__Exercise aim__.
Please say how many lines in the records below contain the word "hunting". Give the number and nothing more.

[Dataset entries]
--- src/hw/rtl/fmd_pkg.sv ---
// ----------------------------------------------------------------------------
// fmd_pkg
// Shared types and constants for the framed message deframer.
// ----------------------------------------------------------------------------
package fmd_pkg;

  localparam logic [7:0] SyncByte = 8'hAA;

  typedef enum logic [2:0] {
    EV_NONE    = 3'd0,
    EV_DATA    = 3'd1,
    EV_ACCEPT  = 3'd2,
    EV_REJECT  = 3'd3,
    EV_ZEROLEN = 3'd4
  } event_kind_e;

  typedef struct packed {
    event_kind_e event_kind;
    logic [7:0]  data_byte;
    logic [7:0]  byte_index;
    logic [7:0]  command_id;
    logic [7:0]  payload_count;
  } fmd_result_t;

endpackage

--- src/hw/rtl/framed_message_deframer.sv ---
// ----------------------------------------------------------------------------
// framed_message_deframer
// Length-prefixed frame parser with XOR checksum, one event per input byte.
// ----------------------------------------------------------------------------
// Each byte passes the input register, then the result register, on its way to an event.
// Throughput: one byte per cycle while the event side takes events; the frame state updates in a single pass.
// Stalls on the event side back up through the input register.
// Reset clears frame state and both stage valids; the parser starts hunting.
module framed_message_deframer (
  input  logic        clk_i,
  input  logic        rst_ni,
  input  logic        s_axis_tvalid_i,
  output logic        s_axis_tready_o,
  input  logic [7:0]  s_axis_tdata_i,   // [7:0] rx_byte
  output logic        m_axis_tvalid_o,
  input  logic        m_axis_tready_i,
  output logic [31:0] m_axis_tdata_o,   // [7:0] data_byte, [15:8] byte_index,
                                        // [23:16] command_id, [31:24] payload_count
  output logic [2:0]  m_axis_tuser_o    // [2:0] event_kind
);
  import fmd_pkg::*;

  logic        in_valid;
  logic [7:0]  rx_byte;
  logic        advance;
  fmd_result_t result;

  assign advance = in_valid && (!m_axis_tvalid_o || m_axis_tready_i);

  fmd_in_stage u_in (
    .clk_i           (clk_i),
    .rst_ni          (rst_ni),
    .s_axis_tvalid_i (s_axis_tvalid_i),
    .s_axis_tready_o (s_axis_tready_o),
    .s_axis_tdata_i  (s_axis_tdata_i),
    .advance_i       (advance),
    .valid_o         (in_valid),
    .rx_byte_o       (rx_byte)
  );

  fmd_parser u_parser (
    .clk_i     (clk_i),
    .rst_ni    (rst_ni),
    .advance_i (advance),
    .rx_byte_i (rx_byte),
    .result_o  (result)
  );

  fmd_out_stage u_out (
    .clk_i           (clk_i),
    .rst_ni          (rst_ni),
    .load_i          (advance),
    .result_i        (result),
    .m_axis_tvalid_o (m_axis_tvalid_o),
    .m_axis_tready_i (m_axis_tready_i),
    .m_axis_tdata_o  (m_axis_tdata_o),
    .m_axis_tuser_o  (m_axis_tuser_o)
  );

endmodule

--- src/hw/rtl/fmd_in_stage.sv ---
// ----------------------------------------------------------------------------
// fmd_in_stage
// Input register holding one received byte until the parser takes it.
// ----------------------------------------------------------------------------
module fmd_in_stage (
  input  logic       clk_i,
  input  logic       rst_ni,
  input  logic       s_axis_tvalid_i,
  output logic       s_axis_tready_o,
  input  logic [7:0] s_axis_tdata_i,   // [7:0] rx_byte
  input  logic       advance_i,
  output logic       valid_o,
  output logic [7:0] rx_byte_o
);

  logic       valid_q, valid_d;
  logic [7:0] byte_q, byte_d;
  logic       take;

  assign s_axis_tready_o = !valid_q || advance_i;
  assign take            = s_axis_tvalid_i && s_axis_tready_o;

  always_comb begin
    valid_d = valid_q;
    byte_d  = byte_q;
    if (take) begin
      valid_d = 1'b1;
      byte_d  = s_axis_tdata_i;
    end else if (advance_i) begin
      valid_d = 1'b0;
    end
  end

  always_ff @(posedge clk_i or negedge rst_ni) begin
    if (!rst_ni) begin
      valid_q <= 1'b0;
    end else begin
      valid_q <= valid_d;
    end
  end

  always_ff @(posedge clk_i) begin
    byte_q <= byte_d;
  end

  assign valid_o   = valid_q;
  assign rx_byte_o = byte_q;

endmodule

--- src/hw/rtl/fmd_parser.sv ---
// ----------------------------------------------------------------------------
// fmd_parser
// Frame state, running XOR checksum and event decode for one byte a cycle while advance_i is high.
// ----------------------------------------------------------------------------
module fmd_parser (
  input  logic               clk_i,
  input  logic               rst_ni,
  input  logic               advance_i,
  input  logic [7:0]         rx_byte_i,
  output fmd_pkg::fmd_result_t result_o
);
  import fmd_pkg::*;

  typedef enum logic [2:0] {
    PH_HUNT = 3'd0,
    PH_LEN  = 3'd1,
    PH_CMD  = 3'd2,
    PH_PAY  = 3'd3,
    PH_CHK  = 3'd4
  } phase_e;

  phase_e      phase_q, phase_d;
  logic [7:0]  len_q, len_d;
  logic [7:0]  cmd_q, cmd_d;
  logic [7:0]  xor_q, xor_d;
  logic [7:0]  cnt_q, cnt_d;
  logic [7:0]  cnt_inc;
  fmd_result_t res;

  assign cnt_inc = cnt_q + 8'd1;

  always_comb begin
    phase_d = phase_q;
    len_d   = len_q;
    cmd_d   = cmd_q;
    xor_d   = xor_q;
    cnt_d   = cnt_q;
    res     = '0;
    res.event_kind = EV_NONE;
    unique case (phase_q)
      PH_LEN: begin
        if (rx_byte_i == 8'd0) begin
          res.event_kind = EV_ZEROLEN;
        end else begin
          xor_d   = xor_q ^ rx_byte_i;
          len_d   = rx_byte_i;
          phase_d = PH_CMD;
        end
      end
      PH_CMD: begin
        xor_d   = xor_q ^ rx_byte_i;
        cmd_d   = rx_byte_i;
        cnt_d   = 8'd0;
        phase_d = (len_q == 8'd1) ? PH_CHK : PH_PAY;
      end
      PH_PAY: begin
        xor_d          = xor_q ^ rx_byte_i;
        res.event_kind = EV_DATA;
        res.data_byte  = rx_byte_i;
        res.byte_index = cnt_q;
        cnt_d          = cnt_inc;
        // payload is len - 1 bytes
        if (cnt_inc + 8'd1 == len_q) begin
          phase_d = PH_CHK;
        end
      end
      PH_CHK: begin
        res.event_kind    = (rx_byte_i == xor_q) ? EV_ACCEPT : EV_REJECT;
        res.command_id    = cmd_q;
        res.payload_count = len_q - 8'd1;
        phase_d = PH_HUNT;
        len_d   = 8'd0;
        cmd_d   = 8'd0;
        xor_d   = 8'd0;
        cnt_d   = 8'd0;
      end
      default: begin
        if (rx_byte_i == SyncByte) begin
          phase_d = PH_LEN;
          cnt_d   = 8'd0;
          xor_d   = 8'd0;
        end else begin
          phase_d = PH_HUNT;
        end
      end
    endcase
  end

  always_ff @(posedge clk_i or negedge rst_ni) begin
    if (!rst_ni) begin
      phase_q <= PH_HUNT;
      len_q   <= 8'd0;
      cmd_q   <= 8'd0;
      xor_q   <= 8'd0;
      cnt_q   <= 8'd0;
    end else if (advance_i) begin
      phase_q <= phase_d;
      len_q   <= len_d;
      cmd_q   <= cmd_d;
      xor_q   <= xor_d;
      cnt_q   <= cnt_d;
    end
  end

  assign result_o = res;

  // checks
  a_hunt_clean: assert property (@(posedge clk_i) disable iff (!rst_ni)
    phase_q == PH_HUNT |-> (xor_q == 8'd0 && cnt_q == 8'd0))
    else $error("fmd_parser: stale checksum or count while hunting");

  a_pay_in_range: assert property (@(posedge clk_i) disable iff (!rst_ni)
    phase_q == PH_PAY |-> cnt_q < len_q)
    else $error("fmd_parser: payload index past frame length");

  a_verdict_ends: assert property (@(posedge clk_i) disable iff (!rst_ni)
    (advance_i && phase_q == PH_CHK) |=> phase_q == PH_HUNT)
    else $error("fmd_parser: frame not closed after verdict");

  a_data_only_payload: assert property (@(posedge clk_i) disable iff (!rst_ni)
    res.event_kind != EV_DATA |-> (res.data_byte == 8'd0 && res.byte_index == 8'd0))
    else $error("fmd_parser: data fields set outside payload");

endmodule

__Task solution__.
2